Sequence specificity of Cr(III)–DNA adduct formation in the p53 gene: NGG sequences are preferential adduct-forming sites

Hirohumi Arakawa, Feng Wu, Max Costa, William Rom and Moon-shong Tang *

Department of Environmental Medicine, Pathology and Medicine, New York University School of Medicine, Tuxedo, NY 10987, USA

* To whom correspondence should be addressed. Tel: +1 845 731 3585; Fax: +1 845 351 2385 Email: tang{at}env.med.nyu.edu

Hexavalent chromium [Cr(VI)] is a known etiological factor in human lung cancer. Cr(VI) exposure-related lung cancer has a high mutation incidence in the p53 gene. Upon intake in human cells Cr(VI) is reduced to Cr(III), which is able to conjugate with amino acids and consequently form either binary Cr(III)–DNA or ternary Cr(III)-amino acid–DNA adducts. Both binary and ternary Cr(III)–DNA adducts are mutagenic.
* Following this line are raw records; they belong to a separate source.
===== src/hw/ufs_shadow.sv =====
// module: fifo control shadow registers with wishbone slave, dma requests and interrupt
//
// Design decision made here: the Wishbone register port.
module ufs_shadow
    import ufs_pkg::*;
#(
    parameter int DEPTH = 16,
    parameter int LW = $clog2(DEPTH + 1)
) (
    input wire logic clk_i,
    input wire logic rst_i,
    input wire logic wb_cyc_i,
    input wire logic wb_stb_i,
    input wire logic wb_we_i,
    input wire logic [31:0] wb_adr_i,
    input wire logic [3:0] wb_sel_i,
    input wire logic [31:0] wb_dat_i,
    output logic [31:0] wb_dat_o,
    output logic wb_ack_o,
    input wire logic [LW-1:0] rx_level_i,
    input wire logic [LW-1:0] tx_level_i,
    input wire logic tx_low_mode_i,
    output logic fifo_on_o,
    output logic dma_mode_o,
    output logic [1:0] rx_trig_o,
    output logic [1:0] tx_trig_o,
    output logic receive_queue_reset_o,
    output logic transmit_queue_reset_o,
    output logic rx_data_avail_o,
    output logic tx_holding_empty_irq_o,
    output logic rx_dma_req_n_o,
    output logic tx_dma_req_n_o,
    output logic irq_o
);
    import ufs_pkg::*;

    // ------------------------------------------------------------
    // bus decode
    // ------------------------------------------------------------
    logic ack_q;
    wire req = wb_cyc_i & wb_stb_i & ~ack_q;
    wire wr = req & wb_we_i & wb_sel_i[0];
    wire hit_dma = wb_adr_i == UFS_OFS_DMA_MODE;
    wire hit_on = wb_adr_i == UFS_OFS_FIFO_ON;
    wire hit_rxt = wb_adr_i == UFS_OFS_RX_TRIG;
    wire hit_txt = wb_adr_i == UFS_OFS_TX_TRIG;
    wire hit_fcw = wb_adr_i == UFS_OFS_FCW;
    wire hit_stat = wb_adr_i == UFS_OFS_IRQ_STAT;
    wire hit_mask = wb_adr_i == UFS_OFS_IRQ_MASK;

    // ------------------------------------------------------------
    // fifo control word
    // ------------------------------------------------------------
    logic [7:0] fcw_q;
    logic [7:0] fcw_d;
    always_comb begin
        fcw_d = fcw_q;
        if (wr && hit_dma) begin
            fcw_d[UFS_FCW_DMA] = wb_dat_i[0];
        end
        if (wr && hit_on) begin
            fcw_d[UFS_FCW_FIFO_ON] = wb_dat_i[0];
        end
        if (wr && hit_rxt) begin
            fcw_d[UFS_FCW_RXT_LO +: 2] = wb_dat_i[1:0];
        end
        if (wr && hit_txt) begin
            fcw_d[UFS_FCW_TXT_LO +: 2] = wb_dat_i[1:0];
        end
        if (wr && hit_fcw) begin
            fcw_d = wb_dat_i[7:0] & UFS_FCW_STORE_MASK;
        end
    end

    wire fifo_on = fcw_q[UFS_FCW_FIFO_ON];
    wire dma_mode = fcw_q[UFS_FCW_DMA];
    wire [1:0] rxt = fcw_q[UFS_FCW_RXT_LO +: 2];
    wire [1:0] txt = fcw_q[UFS_FCW_TXT_LO +: 2];
    // a falling enable clears both controllers at once
    wire on_fall = fifo_on & ~fcw_d[UFS_FCW_FIFO_ON];
    wire fcw_wr = wr & hit_fcw;
    wire rx_rst_d = on_fall | (fcw_wr & wb_dat_i[UFS_FCW_RX_RST]);
    wire tx_rst_d = on_fall | (fcw_wr & wb_dat_i[UFS_FCW_TX_RST]);

    // ------------------------------------------------------------
    // thresholds
    // ------------------------------------------------------------
    localparam logic [LW-1:0] LV_ONE = LW'(1);
    localparam logic [LW-1:0] LV_TWO = LW'(2);
    localparam logic [LW-1:0] LV_HALF = LW'(DEPTH / 2);
    localparam logic [LW-1:0] LV_QUART = LW'(DEPTH / 4);
    localparam logic [LW-1:0] LV_NFULL = LW'(DEPTH - 2);
    localparam logic [LW-1:0] LV_FULL = LW'(DEPTH);
    localparam logic [LW-1:0] LV_ZERO = LW'(0);

    wire [LW-1:0] rx_thr = (rxt == UFS_RXT_ONE) ? LV_ONE :
        (rxt == UFS_RXT_TWO_LESS) ? LV_NFULL : LV_HALF;
    wire [LW-1:0] tx_thr = (txt == UFS_TXT_EMPTY) ? LV_ZERO :
        (txt == UFS_TXT_TWO) ? LV_TWO :
        (txt == UFS_TXT_HALF) ? LV_HALF : LV_QUART;
    // without fifos a single character is the only meaningful level
    wire rx_hit = fifo_on ? (rx_level_i >= rx_thr) : (rx_level_i >= LV_ONE);
    wire tx_low = (fifo_on && tx_low_mode_i) ? (tx_level_i <= tx_thr) :
        (tx_level_i == LV_ZERO);

    // ------------------------------------------------------------
    // dma request signalling
    // ------------------------------------------------------------
    logic rx_req_q;
    logic tx_req_q;
    logic rx_req_d;
    logic tx_req_d;
    always_comb begin
        rx_req_d = rx_req_q;
        tx_req_d = tx_req_q;
        if (!dma_mode) begin
            rx_req_d = rx_level_i >= LV_ONE;
            tx_req_d = tx_level_i == LV_ZERO;
        end else begin
            // mode 1 holds the request until the queue drains or fills
            if (rx_hit) begin
                rx_req_d = 1'b1;
            end else if (rx_level_i == LV_ZERO) begin
                rx_req_d = 1'b0;
            end
            if (tx_low) begin
                tx_req_d = 1'b1;
            end else if (tx_level_i >= LV_FULL) begin
                tx_req_d = 1'b0;
            end
        end
        if (rx_rst_d) begin
            rx_req_d = 1'b0;
        end
        if (tx_rst_d) begin
            tx_req_d = 1'b0;
        end
    end

    // ------------------------------------------------------------
    // interrupt status and mask
    // ------------------------------------------------------------
    logic [UFS_IRQ_W-1:0] stat_q;
    logic [UFS_IRQ_W-1:0] mask_q;
    logic rx_hit_q;
    logic tx_low_q;
    wire [UFS_IRQ_W-1:0] ev = {on_fall, tx_low & ~tx_low_q, rx_hit & ~rx_hit_q};
    wire [UFS_IRQ_W-1:0] clr = (wr && hit_stat) ? wb_dat_i[UFS_IRQ_W-1:0] : '0;
    // set beats a simultaneous write-one clear
    wire [UFS_IRQ_W-1:0] stat_d = (stat_q & ~clr) | ev;
    wire [UFS_IRQ_W-1:0] mask_d = (wr && hit_mask) ? wb_dat_i[UFS_IRQ_W-1:0] : mask_q;

    // ------------------------------------------------------------
    // read mux
    // ------------------------------------------------------------
    wire [31:0] rdata = hit_dma ? {31'h0, dma_mode} :
        hit_on ? {31'h0, fifo_on} :
        hit_rxt ? {30'h0, rxt} :
        hit_txt ? {30'h0, txt} :
        hit_fcw ? {24'h0, fcw_q} :
        hit_stat ? {29'h0, stat_q} :
        hit_mask ? {29'h0, mask_q} : 32'h0;

    // ------------------------------------------------------------
    // registers
    // ------------------------------------------------------------
    always_ff @(posedge clk_i) begin
        if (rst_i) begin
            ack_q <= 1'b0;
            wb_dat_o <= 32'h0;
            fcw_q <= UFS_FCW_RESET;
            stat_q <= UFS_IRQ_RESET;
            mask_q <= UFS_IRQ_RESET;
        end else begin
            ack_q <= wb_cyc_i & wb_stb_i & ~ack_q;
            wb_dat_o <= req ? rdata : 32'h0;
            fcw_q <= fcw_d;
            stat_q <= stat_d;
            mask_q <= mask_d;
        end
    end

    always_ff @(posedge clk_i) begin
        if (rst_i) begin
            rx_hit_q <= 1'b0;
            tx_low_q <= 1'b0;
            rx_req_q <= 1'b0;
            tx_req_q <= 1'b0;
            rx_dma_req_n_o <= 1'b1;
            tx_dma_req_n_o <= 1'b1;
            receive_queue_reset_o <= 1'b0;
            transmit_queue_reset_o <= 1'b0;
            irq_o <= 1'b0;
        end else begin
            rx_hit_q <= rx_hit;
            tx_low_q <= tx_low;
            rx_req_q <= rx_req_d;
            tx_req_q <= tx_req_d;
            // request pins get their own flops so the controller never sees a glitch
            rx_dma_req_n_o <= ~rx_req_d;
            tx_dma_req_n_o <= ~tx_req_d;
            receive_queue_reset_o <= rx_rst_d;
            transmit_queue_reset_o <= tx_rst_d;
            irq_o <= |(stat_d & mask_d);
        end
    end

    // ------------------------------------------------------------
    // outputs
    // ------------------------------------------------------------
    assign wb_ack_o = ack_q;
    assign fifo_on_o = fcw_q[UFS_FCW_FIFO_ON];
    assign dma_mode_o = fcw_q[UFS_FCW_DMA];
    assign rx_trig_o = fcw_q[UFS_FCW_RXT_LO +: 2];
    assign tx_trig_o = fcw_q[UFS_FCW_TXT_LO +: 2];
    assign rx_data_avail_o = rx_hit_q;
    assign tx_holding_empty_irq_o = tx_low_q;
endmodule


===== config.mk =====
export PLATFORM = sky130hd
export DESIGN_NAME = ufs_shadow
export DESIGN_NICKNAME = d
export VERILOG_FILES = /design/src/hw/ufs_pkg.sv /design/src/hw/ufs_shadow.sv
export SDC_FILE = /design/constraint.sdc
export NUM_CORES = 1
export LEC_CHECK = 0
export BUFFER_PORTS_ARGS = -buffer_cell sky130_fd_sc_hd__buf_2
export CELL_PAD_IN_SITES_DETAIL_PLACEMENT = 1
export CELL_PAD_IN_SITES_GLOBAL_PLACEMENT = 2
export CORE_MARGIN = 5
export CORE_UTILIZATION = 21
export DETAILED_ROUTE_END_ITERATION = 10
export GPL_TIMING_DRIVEN = 0
export PLACE_DENSITY = 0.83
export RECOVER_POWER = 25
export SYNTH_ARGS = -nofsm -noshare
export SYNTH_HDL_FRONTEND = slang
export SYNTH_SLANG_ARGS = --single-unit

===== constraint.sdc =====
create_clock -name clk_i -period 2.2 [get_ports clk_i]
set_input_delay 0.22 -clock clk_i [delete_from_list [all_inputs] [get_ports clk_i]]
set_output_delay 0.22 -clock clk_i [all_outputs]
set_load 0.05 [all_outputs]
We have found that the Escherichia coli nucleotide excision enzyme UvrABC nuclease is able to incise Cr(III)- and Cr(III)-histidine-modified plasmid DNA and the extent of incision is proportional to the amount of Cr(III)–DNA adducts in the plasmid. In order to determine the role of Cr(III)–DNA adducts in the mutagenesis of the p53 gene in human cancer using the UvrABC nuclease incision method, we have mapped the Cr(III)–DNA distribution in PCR DNA fragments amplified from exons 5, 7 and 8 of the p53 gene. We have found that the sequence specificities of Cr(III)–DNA and Cr(III)-histidine–DNA adducts in the p53 gene sequence are identical and that both types of adducts are preferentially formed at –NGG- sequences, including codons 245, 248 and 249, the mutational hotspots in human lung cancer. It has been found that Cr(III)–DNA adducts induce mainly G to T mutations. Therefore, these results suggest that Cr(III)–DNA adduct formation contributes to the p53 gene mutations in lung carcinogenesis.